* [YOUR ASSIGNMENT]: For the listing beneath, state how many lines contain the string "power". Give the number by itself.
-- RECORDED DATA follows --
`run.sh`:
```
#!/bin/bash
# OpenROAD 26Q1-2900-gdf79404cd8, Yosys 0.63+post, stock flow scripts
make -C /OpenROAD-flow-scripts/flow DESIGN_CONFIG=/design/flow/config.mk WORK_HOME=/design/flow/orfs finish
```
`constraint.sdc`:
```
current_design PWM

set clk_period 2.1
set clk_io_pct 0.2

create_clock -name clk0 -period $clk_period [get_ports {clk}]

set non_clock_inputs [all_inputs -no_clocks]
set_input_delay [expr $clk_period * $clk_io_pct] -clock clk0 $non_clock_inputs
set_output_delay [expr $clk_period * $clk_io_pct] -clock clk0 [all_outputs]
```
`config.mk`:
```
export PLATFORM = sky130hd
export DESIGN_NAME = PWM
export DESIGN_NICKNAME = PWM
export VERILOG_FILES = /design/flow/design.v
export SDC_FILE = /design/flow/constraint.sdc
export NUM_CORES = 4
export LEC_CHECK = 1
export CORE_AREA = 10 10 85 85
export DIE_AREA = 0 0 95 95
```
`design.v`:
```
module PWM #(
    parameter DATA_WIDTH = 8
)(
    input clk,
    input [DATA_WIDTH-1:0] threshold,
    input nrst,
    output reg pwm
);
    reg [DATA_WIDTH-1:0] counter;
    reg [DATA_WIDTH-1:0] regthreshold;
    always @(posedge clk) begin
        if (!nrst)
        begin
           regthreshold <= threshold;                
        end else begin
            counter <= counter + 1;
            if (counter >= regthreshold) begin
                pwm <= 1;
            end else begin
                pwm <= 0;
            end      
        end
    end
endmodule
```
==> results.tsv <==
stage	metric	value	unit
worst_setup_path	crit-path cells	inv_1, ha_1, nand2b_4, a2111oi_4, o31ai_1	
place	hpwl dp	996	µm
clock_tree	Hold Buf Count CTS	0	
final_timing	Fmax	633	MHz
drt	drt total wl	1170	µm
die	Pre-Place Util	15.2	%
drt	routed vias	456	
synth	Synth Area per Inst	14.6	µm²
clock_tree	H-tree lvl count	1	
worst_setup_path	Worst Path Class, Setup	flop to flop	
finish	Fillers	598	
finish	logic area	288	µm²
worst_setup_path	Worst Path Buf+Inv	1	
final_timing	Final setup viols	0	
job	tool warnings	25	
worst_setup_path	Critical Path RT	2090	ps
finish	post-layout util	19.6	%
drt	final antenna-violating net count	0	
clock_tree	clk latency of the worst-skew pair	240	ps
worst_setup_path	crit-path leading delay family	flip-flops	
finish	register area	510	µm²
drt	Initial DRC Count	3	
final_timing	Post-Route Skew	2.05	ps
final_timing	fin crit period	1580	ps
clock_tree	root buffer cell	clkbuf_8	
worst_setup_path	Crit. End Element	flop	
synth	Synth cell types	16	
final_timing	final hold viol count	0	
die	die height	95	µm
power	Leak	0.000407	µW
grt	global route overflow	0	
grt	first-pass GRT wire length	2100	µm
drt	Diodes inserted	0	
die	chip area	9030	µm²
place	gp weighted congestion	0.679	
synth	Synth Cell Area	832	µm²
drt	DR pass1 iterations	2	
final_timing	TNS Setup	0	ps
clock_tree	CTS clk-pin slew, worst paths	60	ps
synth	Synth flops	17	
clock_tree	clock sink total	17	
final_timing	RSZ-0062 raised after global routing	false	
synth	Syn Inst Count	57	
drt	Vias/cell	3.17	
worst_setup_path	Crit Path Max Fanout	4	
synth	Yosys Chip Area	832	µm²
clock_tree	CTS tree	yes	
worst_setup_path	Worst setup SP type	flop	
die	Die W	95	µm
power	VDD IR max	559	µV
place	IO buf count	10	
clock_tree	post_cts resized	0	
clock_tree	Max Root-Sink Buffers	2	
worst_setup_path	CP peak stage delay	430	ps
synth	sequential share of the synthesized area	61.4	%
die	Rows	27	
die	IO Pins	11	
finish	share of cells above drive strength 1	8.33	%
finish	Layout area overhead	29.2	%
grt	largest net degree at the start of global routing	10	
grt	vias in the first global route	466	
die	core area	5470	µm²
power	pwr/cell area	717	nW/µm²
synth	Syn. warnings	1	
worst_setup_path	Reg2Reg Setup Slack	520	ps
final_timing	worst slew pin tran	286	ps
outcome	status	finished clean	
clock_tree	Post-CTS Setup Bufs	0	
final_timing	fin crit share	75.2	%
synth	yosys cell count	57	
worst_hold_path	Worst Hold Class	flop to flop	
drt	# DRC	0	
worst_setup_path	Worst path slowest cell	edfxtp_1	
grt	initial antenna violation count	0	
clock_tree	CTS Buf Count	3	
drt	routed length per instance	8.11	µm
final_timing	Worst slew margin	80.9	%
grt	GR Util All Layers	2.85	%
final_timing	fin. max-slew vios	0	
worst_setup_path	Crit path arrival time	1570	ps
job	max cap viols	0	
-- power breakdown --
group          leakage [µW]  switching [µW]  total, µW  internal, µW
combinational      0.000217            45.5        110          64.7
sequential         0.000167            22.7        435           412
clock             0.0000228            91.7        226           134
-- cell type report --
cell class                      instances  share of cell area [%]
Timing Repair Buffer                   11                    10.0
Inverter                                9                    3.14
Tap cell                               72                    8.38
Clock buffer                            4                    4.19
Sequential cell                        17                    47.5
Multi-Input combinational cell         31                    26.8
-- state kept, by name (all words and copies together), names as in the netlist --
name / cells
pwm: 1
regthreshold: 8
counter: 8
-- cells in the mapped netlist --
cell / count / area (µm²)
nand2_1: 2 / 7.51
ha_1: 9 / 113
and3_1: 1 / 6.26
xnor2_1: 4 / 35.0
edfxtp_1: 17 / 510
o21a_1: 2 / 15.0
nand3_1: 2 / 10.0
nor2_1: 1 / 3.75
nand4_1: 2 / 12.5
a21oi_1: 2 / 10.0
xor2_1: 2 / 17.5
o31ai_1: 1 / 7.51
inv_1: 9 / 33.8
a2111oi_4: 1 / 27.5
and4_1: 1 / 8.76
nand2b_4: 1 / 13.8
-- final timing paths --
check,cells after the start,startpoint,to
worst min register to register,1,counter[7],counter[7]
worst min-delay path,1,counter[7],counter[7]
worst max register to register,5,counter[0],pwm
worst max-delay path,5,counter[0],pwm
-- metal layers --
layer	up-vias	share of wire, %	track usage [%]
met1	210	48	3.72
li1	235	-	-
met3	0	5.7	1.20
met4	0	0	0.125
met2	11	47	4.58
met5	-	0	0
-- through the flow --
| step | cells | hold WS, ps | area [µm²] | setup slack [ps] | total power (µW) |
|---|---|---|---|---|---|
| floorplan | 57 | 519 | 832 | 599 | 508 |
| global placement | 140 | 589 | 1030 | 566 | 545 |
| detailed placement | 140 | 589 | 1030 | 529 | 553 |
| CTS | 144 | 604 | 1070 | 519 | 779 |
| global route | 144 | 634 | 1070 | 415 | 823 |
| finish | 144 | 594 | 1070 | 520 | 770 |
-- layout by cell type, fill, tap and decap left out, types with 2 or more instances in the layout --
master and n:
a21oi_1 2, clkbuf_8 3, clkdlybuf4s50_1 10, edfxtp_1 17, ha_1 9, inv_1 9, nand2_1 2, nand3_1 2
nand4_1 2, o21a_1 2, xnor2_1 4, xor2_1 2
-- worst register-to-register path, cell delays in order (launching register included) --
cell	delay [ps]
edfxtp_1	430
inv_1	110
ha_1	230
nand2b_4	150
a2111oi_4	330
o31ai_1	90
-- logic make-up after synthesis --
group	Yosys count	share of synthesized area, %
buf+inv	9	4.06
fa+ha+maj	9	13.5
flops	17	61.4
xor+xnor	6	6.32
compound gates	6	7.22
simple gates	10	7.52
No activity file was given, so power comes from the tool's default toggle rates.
-- RECORDED DATA concluded --
* [ANSWER]: 6